Lemon and Lime Loaf Cake

Our family’s favourite teatime treat, perfect for using up older lemons and limes. An updated version of the classic drizzle cake, this loaf is sweet, citrusy, and unmistakably moreish.

Cooking Time 1 hour
Bake Bake
Serves Serves 8



  1. Preheat oven to 180°C.
  2. Thoroughly grease a 30cm loaf tin with hillfarm cold pressed rapeseed oil.
  3. Whisk the butter, rapeseed oil and sugar together with the zest of one lemon and one lime.
  4. Add the eggs one at a time, beating well before adding the next.
  5. Carefully fold in the flour and yoghurt.
  6. Pour mixture into the tin and bake for 45 minutes.
  7. While the cake is in the oven, make the drizzle topping.

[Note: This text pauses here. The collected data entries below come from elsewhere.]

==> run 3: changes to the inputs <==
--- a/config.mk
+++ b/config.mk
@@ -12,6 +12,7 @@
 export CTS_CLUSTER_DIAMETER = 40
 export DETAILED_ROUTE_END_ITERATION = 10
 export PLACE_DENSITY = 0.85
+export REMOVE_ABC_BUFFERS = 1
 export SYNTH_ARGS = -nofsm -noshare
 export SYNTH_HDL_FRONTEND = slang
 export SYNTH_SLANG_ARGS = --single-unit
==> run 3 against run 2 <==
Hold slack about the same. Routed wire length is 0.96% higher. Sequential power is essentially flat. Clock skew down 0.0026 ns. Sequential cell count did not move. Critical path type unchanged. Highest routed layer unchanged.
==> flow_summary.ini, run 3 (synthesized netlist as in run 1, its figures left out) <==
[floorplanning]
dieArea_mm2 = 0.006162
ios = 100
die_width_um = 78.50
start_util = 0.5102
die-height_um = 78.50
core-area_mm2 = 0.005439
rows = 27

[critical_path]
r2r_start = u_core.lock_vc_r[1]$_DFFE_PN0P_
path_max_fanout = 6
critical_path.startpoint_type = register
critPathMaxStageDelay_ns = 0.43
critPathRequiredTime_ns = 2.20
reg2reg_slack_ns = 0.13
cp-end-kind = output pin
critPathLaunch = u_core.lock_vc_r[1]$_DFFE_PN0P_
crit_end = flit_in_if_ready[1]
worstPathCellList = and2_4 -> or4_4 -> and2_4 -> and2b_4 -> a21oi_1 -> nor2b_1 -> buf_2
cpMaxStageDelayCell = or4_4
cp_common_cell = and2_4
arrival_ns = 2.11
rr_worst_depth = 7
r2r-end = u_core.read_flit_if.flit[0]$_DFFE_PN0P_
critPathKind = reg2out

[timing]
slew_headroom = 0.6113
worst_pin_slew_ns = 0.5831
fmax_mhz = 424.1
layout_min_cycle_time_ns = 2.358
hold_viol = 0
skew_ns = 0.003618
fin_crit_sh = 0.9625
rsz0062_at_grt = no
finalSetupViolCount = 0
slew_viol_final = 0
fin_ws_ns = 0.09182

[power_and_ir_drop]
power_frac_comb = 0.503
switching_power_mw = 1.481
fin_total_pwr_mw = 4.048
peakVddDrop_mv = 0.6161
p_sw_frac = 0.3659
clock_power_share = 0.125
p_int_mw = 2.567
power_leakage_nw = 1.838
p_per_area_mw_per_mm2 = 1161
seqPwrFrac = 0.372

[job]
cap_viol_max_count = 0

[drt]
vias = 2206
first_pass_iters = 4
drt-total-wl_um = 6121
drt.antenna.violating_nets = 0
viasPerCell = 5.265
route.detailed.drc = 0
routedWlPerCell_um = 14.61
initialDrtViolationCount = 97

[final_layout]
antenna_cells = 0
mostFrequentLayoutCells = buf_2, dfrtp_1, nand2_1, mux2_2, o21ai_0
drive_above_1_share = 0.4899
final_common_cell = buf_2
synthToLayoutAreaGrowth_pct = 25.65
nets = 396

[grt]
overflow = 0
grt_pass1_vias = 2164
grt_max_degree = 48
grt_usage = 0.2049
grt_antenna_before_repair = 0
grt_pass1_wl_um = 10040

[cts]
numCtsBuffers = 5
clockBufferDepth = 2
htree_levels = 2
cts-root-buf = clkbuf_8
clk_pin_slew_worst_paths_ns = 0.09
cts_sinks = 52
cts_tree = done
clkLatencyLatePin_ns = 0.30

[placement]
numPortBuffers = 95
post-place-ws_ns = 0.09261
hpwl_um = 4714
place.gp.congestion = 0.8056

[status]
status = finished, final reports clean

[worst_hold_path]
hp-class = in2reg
<file path="config.mk">
export PLATFORM = sky130hd
export DESIGN_NAME = acl_spi_slave
export DESIGN_NICKNAME = d
export VERILOG_FILES = /design/src/rtl/acl_pkg.sv /design/src/rtl/spi_sync_edge.sv /design/src/rtl/acl_spi_slave.sv
export SDC_FILE = /design/constraint.sdc
export NUM_CORES = 1
export LEC_CHECK = 0
export ABC_AREA = 1
export CORE_MARGIN = 2
export CORE_UTILIZATION = 45
export DETAILED_ROUTE_END_ITERATION = 10
export PLACE_DENSITY = 0.66
export SLEW_MARGIN = 25
export SYNTH_ARGS = -nofsm -noshare
export SYNTH_HDL_FRONTEND = slang
export SYNTH_SLANG_ARGS = --single-unit
</file>
<file path="constraint.sdc">
create_clock -name clk -period 2.7 [get_ports clk]
set_input_delay 0.27 -clock clk [delete_from_list [all_inputs] [get_ports clk]]
set_output_delay 0.27 -clock clk [all_outputs]
set_load 0.01 [all_outputs]
</file>
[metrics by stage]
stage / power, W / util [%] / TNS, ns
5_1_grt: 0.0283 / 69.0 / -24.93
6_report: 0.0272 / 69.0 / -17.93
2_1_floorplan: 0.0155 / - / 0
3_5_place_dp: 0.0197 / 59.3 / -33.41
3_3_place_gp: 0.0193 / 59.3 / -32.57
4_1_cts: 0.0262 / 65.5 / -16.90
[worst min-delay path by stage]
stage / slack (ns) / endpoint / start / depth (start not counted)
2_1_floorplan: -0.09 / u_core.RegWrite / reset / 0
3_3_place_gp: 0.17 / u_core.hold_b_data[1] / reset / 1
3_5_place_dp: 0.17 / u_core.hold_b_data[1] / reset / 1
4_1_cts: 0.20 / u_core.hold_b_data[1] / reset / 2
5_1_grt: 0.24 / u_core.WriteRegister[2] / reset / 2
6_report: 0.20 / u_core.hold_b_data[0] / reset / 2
### src/rtl/mips_cpu_pkg.sv
`default_nettype none
// ============================================================================
// mips_cpu_pkg: shared encodings and instruction classifier for the sequencer
// rev 1.0
// ============================================================================
package mips_cpu_pkg;

  typedef enum logic [2:0] {
    FETCH  = 3'd0,
    DECODE = 3'd1,
    EXEC1  = 3'd2,
    EXEC2  = 3'd3,
    EXEC3  = 3'd4,
    HALT   = 3'd5
  } state_t;

  typedef enum logic [3:0] {
    IC_ILLEGAL, IC_RALU, IC_ALUI, IC_BEQ, IC_BRANCH, IC_BRLINK, IC_J, IC_JAL,
    IC_JR, IC_JALR, IC_LOAD, IC_STORE, IC_MULDIV, IC_MFHILO, IC_MTHILO
  } iclass_t;

  localparam logic [5:0] c_op_special = 6'h00;
  localparam logic [5:0] c_op_regimm  = 6'h01;
  localparam logic [5:0] c_op_j       = 6'h02;
  localparam logic [5:0] c_op_jal     = 6'h03;
  localparam logic [5:0] c_op_beq     = 6'h04;
  localparam logic [5:0] c_op_addiu   = 6'h09;
  localparam logic [5:0] c_op_andi    = 6'h0C;
  localparam logic [5:0] c_op_ori     = 6'h0D;
  localparam logic [5:0] c_op_xori    = 6'h0E;
  localparam logic [5:0] c_op_lb      = 6'h20;
  localparam logic [5:0] c_op_lh      = 6'h21;
  localparam logic [5:0] c_op_lw      = 6'h23;
  localparam logic [5:0] c_op_lbu     = 6'h24;
  localparam logic [5:0] c_op_lhu     = 6'h25;
  localparam logic [5:0] c_op_sb      = 6'h28;
  localparam logic [5:0] c_op_sh      = 6'h29;
  localparam logic [5:0] c_op_sw      = 6'h2B;

  localparam logic [5:0] c_fn_sll   = 6'h00;
  localparam logic [5:0] c_fn_srl   = 6'h02;
  localparam logic [5:0] c_fn_sra   = 6'h03;
  localparam logic [5:0] c_fn_sllv  = 6'h04;
  localparam logic [5:0] c_fn_srlv  = 6'h06;
  localparam logic [5:0] c_fn_srav  = 6'h07;
  localparam logic [5:0] c_fn_jr    = 6'h08;
  localparam logic [5:0] c_fn_jalr  = 6'h09;
  localparam logic [5:0] c_fn_mfhi  = 6'h10;
  localparam logic [5:0] c_fn_mthi  = 6'h11;
  localparam logic [5:0] c_fn_mflo  = 6'h12;
  localparam logic [5:0] c_fn_mtlo  = 6'h13;
  localparam logic [5:0] c_fn_mult  = 6'h18;
  localparam logic [5:0] c_fn_multu = 6'h19;
  localparam logic [5:0] c_fn_div   = 6'h1A;
  localparam logic [5:0] c_fn_divu  = 6'h1B;
  localparam logic [5:0] c_fn_addu  = 6'h21;
  localparam logic [5:0] c_fn_subu  = 6'h23;
  localparam logic [5:0] c_fn_and   = 6'h24;
  localparam logic [5:0] c_fn_or    = 6'h25;
  localparam logic [5:0] c_fn_xor   = 6'h26;
  localparam logic [5:0] c_fn_nor   = 6'h27;
  localparam logic [5:0] c_fn_slt   = 6'h2A;
  localparam logic [5:0] c_fn_sltu  = 6'h2B;

  localparam logic [4:0] c_rt_bltz   = 5'h00;
  localparam logic [4:0] c_rt_bgez   = 5'h01;
  localparam logic [4:0] c_rt_bltzal = 5'h10;
  localparam logic [4:0] c_rt_bgezal = 5'h11;

  // ALU_FUNCT hands fncode decoding (R-type and mul/div ops) to the datapath
  localparam logic [3:0] c_alu_add   = 4'd0;
  localparam logic [3:0] c_alu_sub   = 4'd1;
  localparam logic [3:0] c_alu_funct = 4'd2;
  localparam logic [3:0] c_alu_and   = 4'd3;
  localparam logic [3:0] c_alu_or    = 4'd4;
  localparam logic [3:0] c_alu_xor   = 4'd5;
  localparam logic [3:0] c_alu_ltz   = 4'd6;
  localparam logic [3:0] c_alu_gez   = 4'd7;
  localparam logic [3:0] c_alu_link  = 4'd8;
  localparam logic [3:0] c_alu_ldb   = 4'd9;
  localparam logic [3:0] c_alu_ldbu  = 4'd10;
  localparam logic [3:0] c_alu_ldh   = 4'd11;
  localparam logic [3:0] c_alu_ldhu  = 4'd12;
  localparam logic [3:0] c_alu_ldw   = 4'd13;

  localparam logic [1:0] c_pcs_alu    = 2'd0;
  localparam logic [1:0] c_pcs_aluout = 2'd1;
  localparam logic [1:0] c_pcs_jump   = 2'd2;
  localparam logic [1:0] c_pcs_reg    = 2'd3;

  localparam logic [2:0] c_srcb_reg   = 3'd0;
  localparam logic [2:0] c_srcb_four  = 3'd1;
  localparam logic [2:0] c_srcb_imm   = 3'd2;
  localparam logic [2:0] c_srcb_immsh = 3'd3;
  localparam logic [2:0] c_srcb_immz  = 3'd4;

  localparam logic [1:0] c_dst_rt = 2'd0;
  localparam logic [1:0] c_dst_rd = 2'd1;
  localparam logic [1:0] c_dst_ra = 2'd2;

  // Access size codes equal opcode[1:0] of the load/store encodings
  localparam logic [1:0] c_sz_byte = 2'd0;
  localparam logic [1:0] c_sz_half = 2'd1;
  localparam logic [1:0] c_sz_word = 2'd3;

  function automatic iclass_t classify(input logic [5:0] op, input logic [5:0] fn,
                                       input logic [4:0] rt, input logic en_sub,
                                       input logic en_md);
    iclass_t cls;
    cls = IC_ILLEGAL;
    case (op)
      c_op_special: begin
        case (fn)
          c_fn_sll, c_fn_srl, c_fn_sra, c_fn_sllv, c_fn_srlv, c_fn_srav,
          c_fn_addu, c_fn_subu, c_fn_and, c_fn_or, c_fn_xor, c_fn_nor,
          c_fn_slt, c_fn_sltu:                       cls = IC_RALU;
          c_fn_jr:                                   cls = IC_JR;
          c_fn_jalr:                                 cls = IC_JALR;
          c_fn_mult, c_fn_multu, c_fn_div, c_fn_divu: cls = en_md ? IC_MULDIV : IC_ILLEGAL;
          c_fn_mfhi, c_fn_mflo:                      cls = en_md ? IC_MFHILO : IC_ILLEGAL;
          c_fn_mthi, c_fn_mtlo:                      cls = en_md ? IC_MTHILO : IC_ILLEGAL;
          default:                                   cls = IC_ILLEGAL;
        endcase
      end
      c_op_regimm: begin
        case (rt)
          c_rt_bltz, c_rt_bgez:     cls = IC_BRANCH;
          c_rt_bltzal, c_rt_bgezal: cls = IC_BRLINK;
          default:                  cls = IC_ILLEGAL;
        endcase
      end
      c_op_j:                                      cls = IC_J;
      c_op_jal:                                    cls = IC_JAL;
      c_op_beq:                                    cls = IC_BEQ;
      c_op_addiu, c_op_andi, c_op_ori, c_op_xori:  cls = IC_ALUI;
      c_op_lw:                                     cls = IC_LOAD;
      c_op_lb, c_op_lbu, c_op_lh, c_op_lhu:        cls = en_sub ? IC_LOAD : IC_ILLEGAL;
      c_op_sw:                                     cls = IC_STORE;
      c_op_sb, c_op_sh:                            cls = en_sub ? IC_STORE : IC_ILLEGAL;
      default:                                     cls = IC_ILLEGAL;
    endcase
    return cls;
  endfunction

endpackage
`default_nettype wire

### src/rtl/mips_cpu_bytelane.sv
`default_nettype none
// ============================================================================
// mips_cpu_bytelane: byte enables, alignment check and load extension select
// rev 1.0
// ============================================================================
module mips_cpu_bytelane
  import mips_cpu_pkg::*;
(
  input  logic [1:0] size,
  input  logic [1:0] addr_lo,
  input  logic       is_signed,
  output logic [3:0] byteenable,
  output logic       misaligned,
  output logic [3:0] ld_ext
);

  always_comb begin
    byteenable = 4'b1111;
    misaligned = 1'b0;
    ld_ext     = c_alu_ldw;
    case (size)
      c_sz_byte: begin
        byteenable = 4'b0001 << addr_lo;
        ld_ext     = is_signed ? c_alu_ldb : c_alu_ldbu;
      end
      c_sz_half: begin
        byteenable = 4'b0011 << addr_lo;
        misaligned = addr_lo[0];
        ld_ext     = is_signed ? c_alu_ldh : c_alu_ldhu;
      end
      default: misaligned = (addr_lo != 2'b00);
    endcase
  end

endmodule
`default_nettype wire

### src/rtl/mips_cpu_sequencer.sv
`default_nettype none
// ============================================================================
// mips_cpu_sequencer: multicycle instruction-cycle FSM and datapath strobes
// rev 1.0
// ============================================================================
module mips_cpu_sequencer
  import mips_cpu_pkg::*;
#(
  parameter logic ENABLE_SUBWORD = 1'b1,
  parameter logic ENABLE_MULDIV  = 1'b1,
  parameter int   BE_WIDTH       = 4
) (
  input  logic                clk,
  input  logic                reset,
  input  logic [5:0]          opcode,
  input  logic [5:0]          fncode,
  input  logic [4:0]          regimm,
  input  logic                waitrequest,
  input  logic [1:0]          addr_lo,
  input  logic                muldiv_busy,
  input  logic                target_zero,
  output logic [2:0]          state,
  output logic                active,
  output logic [1:0]          regdst,
  output logic                regwrite,
  output logic                iord,
  output logic                irwrite,
  output logic                pcwrite,
  output logic [1:0]          pcsource,
  output logic                pcwritecond,
  output logic                jump,
  output logic                memread,
  output logic                memwrite,
  output logic [BE_WIDTH-1:0] byteenable,
  output logic                memtoreg,
  output logic [3:0]          aluop,
  output logic                alusrca,
  output logic [2:0]          alusrcb,
  output logic                muldivwrite,
  output logic                illegal,
  output logic                misaligned
);

  if (BE_WIDTH != 4) begin : g_be_width_check
    $error("mips_cpu_sequencer: BE_WIDTH must be 4");
  end

  state_t     state_q, state_d;
  iclass_t    w_iclass;
  logic [3:0] w_lane_be;
  logic       w_lane_mis;
  logic [3:0] w_lane_ext;
  logic [3:0] w_be;

  assign w_iclass   = classify(opcode, fncode, regimm, ENABLE_SUBWORD, ENABLE_MULDIV);
  assign state      = state_q;
  assign active     = (state_q != HALT);
  assign byteenable = w_be;

  mips_cpu_bytelane u_bytelane (
    .size       (opcode[1:0]),
    .addr_lo    (addr_lo),
    .is_signed  (~opcode[2]),
    .byteenable (w_lane_be),
    .misaligned (w_lane_mis),
    .ld_ext     (w_lane_ext)
  );

  always_ff @(posedge clk) begin
    if (reset) state_q <= FETCH;
    else       state_q <= state_d;
  end

  always_comb begin
    state_d     = state_q;
    regdst      = c_dst_rt;
    regwrite    = 1'b0;
    iord        = 1'b0;
    irwrite     = 1'b0;
    pcwrite     = 1'b0;
    pcsource    = c_pcs_alu;
    pcwritecond = 1'b0;
    jump        = 1'b0;
    memread     = 1'b0;
    memwrite    = 1'b0;
    w_be        = 4'b0000;
    memtoreg    = 1'b0;
    aluop       = c_alu_add;
    alusrca     = 1'b0;
    alusrcb     = c_srcb_reg;
    muldivwrite = 1'b0;
    illegal     = 1'b0;
    misaligned  = 1'b0;

    case (state_q)
      FETCH: begin
        memread = 1'b1;
        alusrcb = c_srcb_four;
        w_be    = 4'b1111;
        irwrite = ~waitrequest;
        pcwrite = ~waitrequest;
        if (!waitrequest) state_d = DECODE;
      end
      DECODE: begin
        alusrcb = c_srcb_immsh;
        if (w_iclass == IC_ILLEGAL) begin
          illegal = 1'b1;
          state_d = FETCH;
        end else begin
          state_d = EXEC1;
        end
      end
      EXEC1: begin
        state_d = FETCH;
        case (w_iclass)
          IC_RALU: begin
            alusrca  = 1'b1;
            aluop    = c_alu_funct;
            regdst   = c_dst_rd;
            regwrite = 1'b1;
          end
          IC_ALUI: begin
            alusrca  = 1'b1;
            alusrcb  = c_srcb_immz;
            regwrite = 1'b1;
            case (opcode)
              c_op_andi: aluop = c_alu_and;
              c_op_ori:  aluop = c_alu_or;
              c_op_xori: aluop = c_alu_xor;
              default: begin
                aluop   = c_alu_add;
                alusrcb = c_srcb_imm;
              end
            endcase
          end
          IC_BEQ, IC_BRANCH, IC_BRLINK: begin
            alusrca     = 1'b1;
            pcwritecond = 1'b1;
            pcsource    = c_pcs_aluout;
            if (w_iclass == IC_BEQ) aluop = c_alu_sub;
            else                    aluop = regimm[0] ? c_alu_gez : c_alu_ltz;
            if (w_iclass == IC_BRLINK) state_d = EXEC2;
          end
          IC_J, IC_JAL, IC_JR, IC_JALR: begin
            jump     = 1'b1;
            pcwrite  = 1'b1;
            alusrca  = 1'b1;
            pcsource = (w_iclass == IC_JR || w_iclass == IC_JALR) ? c_pcs_reg : c_pcs_jump;
            // A jump to address 0 is the program's exit; the link write is skipped
            if (target_zero)                                   state_d = HALT;
            else if (w_iclass == IC_JAL || w_iclass == IC_JALR) state_d = EXEC2;
          end
          IC_LOAD, IC_STORE: begin
            alusrca = 1'b1;
            alusrcb = c_srcb_imm;
            iord    = 1'b1;
            if (w_lane_mis) begin
              misaligned = 1'b1;
            end else begin
              w_be     = w_lane_be;
              memread  = (w_iclass == IC_LOAD);
              memwrite = (w_iclass == IC_STORE);
              if (waitrequest)                state_d = EXEC1;
              else if (w_iclass == IC_LOAD)   state_d = EXEC2;
            end
          end
          IC_MULDIV: begin
            alusrca     = 1'b1;
            aluop       = c_alu_funct;
            muldivwrite = 1'b1;
            state_d     = EXEC2;
          end
          IC_MTHILO: begin
            alusrca = 1'b1;
            aluop   = c_alu_funct;
            if (muldiv_busy) state_d = EXEC1;
            else             muldivwrite = 1'b1;
          end
          IC_MFHILO: begin
            aluop  = c_alu_funct;
            regdst = c_dst_rd;
            if (muldiv_busy) state_d = EXEC1;
            else             regwrite = 1'b1;
          end
          default: state_d = FETCH;
        endcase
      end
      EXEC2: begin
        state_d = FETCH;
        case (w_iclass)
          IC_LOAD: begin
            regwrite = 1'b1;
            memtoreg = 1'b1;
            aluop    = w_lane_ext;
          end
          IC_MULDIV: if (muldiv_busy) state_d = EXEC2;
          IC_JAL, IC_JALR, IC_BRLINK: begin
            regwrite = 1'b1;
            aluop    = c_alu_link;
            regdst   = (w_iclass == IC_JALR) ? c_dst_rd : c_dst_ra;
          end
          default: state_d = FETCH;
        endcase
      end
      EXEC3:   state_d = FETCH;
      HALT:    state_d = HALT;
      default: state_d = FETCH;
    endcase

    if (reset) begin
      regwrite    = 1'b0;
      irwrite     = 1'b0;
      pcwrite     = 1'b0;
      pcwritecond = 1'b0;
      memread     = 1'b0;
      memwrite    = 1'b0;
      muldivwrite = 1'b0;
      w_be        = 4'b0000;
      illegal     = 1'b0;
      misaligned  = 1'b0;
    end
  end

endmodule
`default_nettype wire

Juice the lemons and lime, and pour into a small saucepan with 3 tsp of caster sugar.
  8. Heat slowly, stirring until the sugar has dissolved before removing from the heat.
  9. Take the cake out of the oven, and make holes all over with a toothpick or skewer.
  10. Pour the warm syrup over the cake and leave to cool for at least 20 minutes.
  11. Before serving, sprinkle with sifted icing sugar.